Time evolution of the percentage of interacting lipids with the protein. (A–D) Average of the percentages of different lipid types interacting with the protein for different systems is shown.
If there were well-defined binding sites for PAs within the polybasic motif, one would expect that the absolute number of PA molecules close to the protein should be insensitive to the PA concentration. Then, the fraction of bound PAs would correspondingly decrease with increasing PA concentration. However, we see that there is only a very small decrease of the fraction of bound PA (approximately 35% for WT-5%PA and slightly smaller values for WT-10%PA and WT-20%PA). This implies a strong increase of the absolute number of PAs with an increasing PA concentration. As a consequence, the attraction of the PAs may take longer for higher PA content. As expected, the 3KMT protein is not able to interact with the same number of lipids as in the WT system due to the point mutations (Figure 5D).

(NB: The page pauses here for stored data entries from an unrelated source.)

Source: an optimization exercise on an open RTL-to-GDS flow (aim: small area). Production flows keep margins and buffers that such runs may drop.
The RTL was checked by simulation tests, not by an equivalence proof against the original design.
No activity file was given, so power comes from the tool's default toggle rates.

==> flow/design.v (outline; a module is shown in full before it is edited, if it fits) <==
// module u_csr: 65 lines
// module u_ifu_2ff_synchronizer: 38 lines
// module u_ifu_pc_generator: 23 lines
// module u_ifu: 74 lines
// module u_idu_instBuffer: 97 lines
// module u_idu_instDecode: 210 lines
// module u_idu_bypassMUX: 105 lines
// module u_idu_dispatcher: 76 lines
// module u_idu: 135 lines
// module u_idu_super_scalar_wrapper: 482 lines
// module u_alu_adder: 10 lines
// module u_alu_logic_plane: 18 lines
// module u_alu_comparator: 13 lines
// module u_alu_shifter: 19 lines
// module u_bru: 21 lines
// module u_alu: 105 lines
// module u_iex_super_scalar_wrapper: 222 lines
// module u_lsu_store_data_extensor: 73 lines
// module u_lsu_load_data_selector: 66 lines
// module u_lsu: 95 lines
// module u_lsu_super_scalar_wrapper: 122 lines
// module u_rf: 44 lines
// module u_riscv: 361 lines
module u_riscv (
	input				clk					,
	input				rst_n					,
	input				start_pulse				,
	input	[32-1:0]		start_pc				,
	input	[2-1:0]	core_configuration			, 
	output 	[1:0] 			core_status				,
	output 	[2-1:0] 	core_exceptions				,
	output 	[32-1:0]		core_exceptions_pc			,
	output	[8-1:0]	imem_addr				,
	output					imem_cen				,
	input	[32-1:0]		imem_rd_data_1				,
	input	[32-1:0]		imem_rd_data_2				,
	output	[9-1:0]	dmem_addr				,
	output					dmem_ren				,
	output	[128-1:0]		dmem_wen				,
	output	[128-1:0]		dmem_wr_data				,
	input	[128-1:0]		dmem_rd_data
);
  // ...
==> flow/run.sh <==
#!/bin/bash
# synth_recipe.tcl (not shown) runs the flow's synth.tcl, then flattens the netlist and writes it again
# the make line also repeats each setting of config.mk as NAME=value (left out here)
make -C /OpenROAD-flow-scripts/flow DESIGN_CONFIG=/design/flow/config.mk WORK_HOME=/design/flow/orfs CLKGATE_MAP_FILE= SYNTH_SCRIPT=/design/flow/synth_recipe.tcl finish
==> flow/config.mk <==
export PLATFORM = sky130hd
export DESIGN_NAME = u_riscv
export DESIGN_NICKNAME = u_riscv
export VERILOG_FILES = /design/flow/design.v
export SDC_FILE = /design/flow/constraint.sdc
export NUM_CORES = 8
export LEC_CHECK = 0
export CAP_MARGIN = 20
export CORE_MARGIN = 2
export CORE_UTILIZATION = 40
export SLEW_MARGIN = 20
==> flow/constraint.sdc <==
create_clock -name core_clock -period 15.0 [get_ports {clk}]
set_input_delay 3.0000 -clock core_clock [delete_from_list [all_inputs] [get_ports {clk}]]
set_output_delay 3.0000 -clock core_clock [all_outputs]
set_load 0.01 [all_outputs]
==> run summary, run 1 <==
| Stage | Metric | Reported |
|---|---|---|
| yosys | Total of flip-flops plus latches after synthesis | 2185 |
| status | Status | timing/DRC/antenna clean |
| yosys | Main combinational cell family by area after synthesis | simple AND/OR/NAND/NOR gates |
| yosys | Most common cell in the netlist | sky130_fd_sc_hd__nand2_1 |
| yosys | Area share of xor/xnor cells in the synthesized design | 0.0180 |
| yosys | Cell area after technology mapping | 175000 µm² |
| placement | Number of buffers inserted by port buffering | 539 |
| yosys | Fraction of the mapped netlist area in adder cells | 0.0245 |
| setup path | Worst path max stage delay | 0.96 ns |
| layout | Area occupied by multi-input gates | 110000 µm² |
| setup path | Worst flop-to-flop path endpoint | idu.idu_iex_rs2_data_reg[34] |
| layout | Post-synthesis to final-layout area growth | 11.0% |
| layout | Number of non-clock inverters | 336 |
| routing | Drt first pass iters | 10 |
| floorplanning | Inserted tap cell count | 5734 |
| pwr | Fraction of power consumed by sequential logic | 0.172 |
| setup path | Category of cells accounting for the largest share of critical-path delay | simple AND/OR/NAND/NOR gates |
| yosys | Synth area leader | sky130_fd_sc_hd__dfrtp_1 |
| setup path | Worst endpoint data arrival time | 9.15 ns |
| setup path | CP startpoint kind | flip-flop |
| setup path | Worst setup path end | dmem_wen[99] |
| routing | First-iteration detailed-routing DRC count | 33500 |
| yosys | Basic-gate share of the synthesized area counting and, or, nand and nor cells | 0.232 |
| cts | Clk Latency, worst-skew pair | 1.04 ns |
| setup path | Largest driver fanout on the critical path | 43 |
| yosys | Post-synth EDFFs | 96 |
| pwr | Leading power group | combinational cells |
| layout | Total area of sequential cells | 54800 µm² |
| grt | Antenna violations before repair | 105 |
| yosys | Instance count of the mapped netlist | 22600 |
| routing | Wire length on met3 | 138 mm |
| floorplanning | Core Box Area | 435000 µm² |
| grt | Global-route met3 utilization | 0.151 |
| hold path | Worst hold path depth | 1 |
| grt | Global-route wire length before repair | 1370 mm |
| pwr | Clock share of power | 0.147 |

To explore the translocation process in more detail, we calculated the two-dimensional mean-squared displacement (MSD) of the protein and PAs in different systems along the membrane plane for the last 500 ns of the simulations. The MSD plots of the COM of the α carbon atoms of the protein show that in the WT-0%PA system, where the protein does not interact with the membrane, the protein diffuses almost an order of magnitude faster (Figure S2). The mobility of the proteins, which interact with the membrane, is similar for all systems and is very close to the mobility of the PAs and show a diffusive behavior (Figure S2). This observation indicates a strong dynamic correlation of protein COM and PA dynamics.

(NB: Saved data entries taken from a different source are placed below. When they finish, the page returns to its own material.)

Source: an optimization exercise on an open RTL-to-GDS flow (aim: a short achievable clock period and few clock cycles). Production flows keep margins and buffers that such runs may drop. The RTL was checked by simulation tests, not by an equivalence proof against the original design.

`flow/run.sh`:
```
#!/bin/bash
# synth_recipe.tcl (not shown) runs the flow's synth.tcl, then flattens the netlist and writes it again
# the make line also repeats each setting of config.mk as NAME=value (left out here)
make -C /OpenROAD-flow-scripts/flow DESIGN_CONFIG=/design/flow/config.mk WORK_HOME=/design/flow/orfs CLKGATE_MAP_FILE= SYNTH_SCRIPT=/design/flow/synth_recipe.tcl finish
```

Importance of Amino Acids in Protein–Membrane Binding
Next, we studied the protein–membrane binding on the level of single amino acids in the polybasic region of LKB1. To characterize these properties in the long-time stationary regime, we averaged the fraction of bound PAs during the last 500 ns of the simulation (Figure 6A–D). One can clearly identify three groups of positively charged residues of the protein, i.e., KKK, KRR, and KK (Table 1), which display a particularly strong attraction of PAs. The respective time dependents (summed over each group) are additionally displayed in Figure S3. As already known, during the simulation time, no complete convergence of the WT-20%PA binding is reached so that actual number of contacts in the long-time limit is expected to be higher.
Figure 6.
Average number of contacts of PAs with the protein residues is in agreement with the residence time of PAs. (A–D) Average number of PA contacts with the protein residues normalized by the number of PAs in the interacting leaflet is shown over the last 500 ns of the simulation. (E–H) Average residence time of PAs with the amino acids in the polybasic region of the protein. The residence times were calculated from the autocorrelation function of the time series of the number of contacts of PAs with the polar residues.
The KRR group establishes the highest number of contacts with the PAs, which is likely due to the presence of arginine residues in this group. The other two groups show a somewhat smaller but still significant affinity for the membrane. As already discussed in the context of Figure 5, the fraction of bound PAs does not change much despite the enormous (factor of 4) variation of the PA concentration. Only for the KRR group, the fraction of lipid contacts somewhat increases for smaller PA content. This suggests that there are specific PA-binding sites in this group.
As expected, the 3KMT-10%PA system shows a negligible number of contacts of the mutated residues with the Pas, whereas the other groups show a similar behavior as the wild type.
Moreover, it is also interesting to probe how many PA lipids each polar residue interacts (Figure S4A–D). The results obviously depend on the amount of PAs in the system. For the WT-5%PA system, for instance, at most two PAs can bind to these residues (Figure S4A), whereas for the WT-10%PA system, the arginine residues and K550 can also bind to three PA lipids at the same time (Figure S4B). For the WT-10%PA system, almost all the residues can bind to three PAs (Figure S4C), while for the 3KMT-10% system, this is mainly the case only for the arginine residues (Figure S4D).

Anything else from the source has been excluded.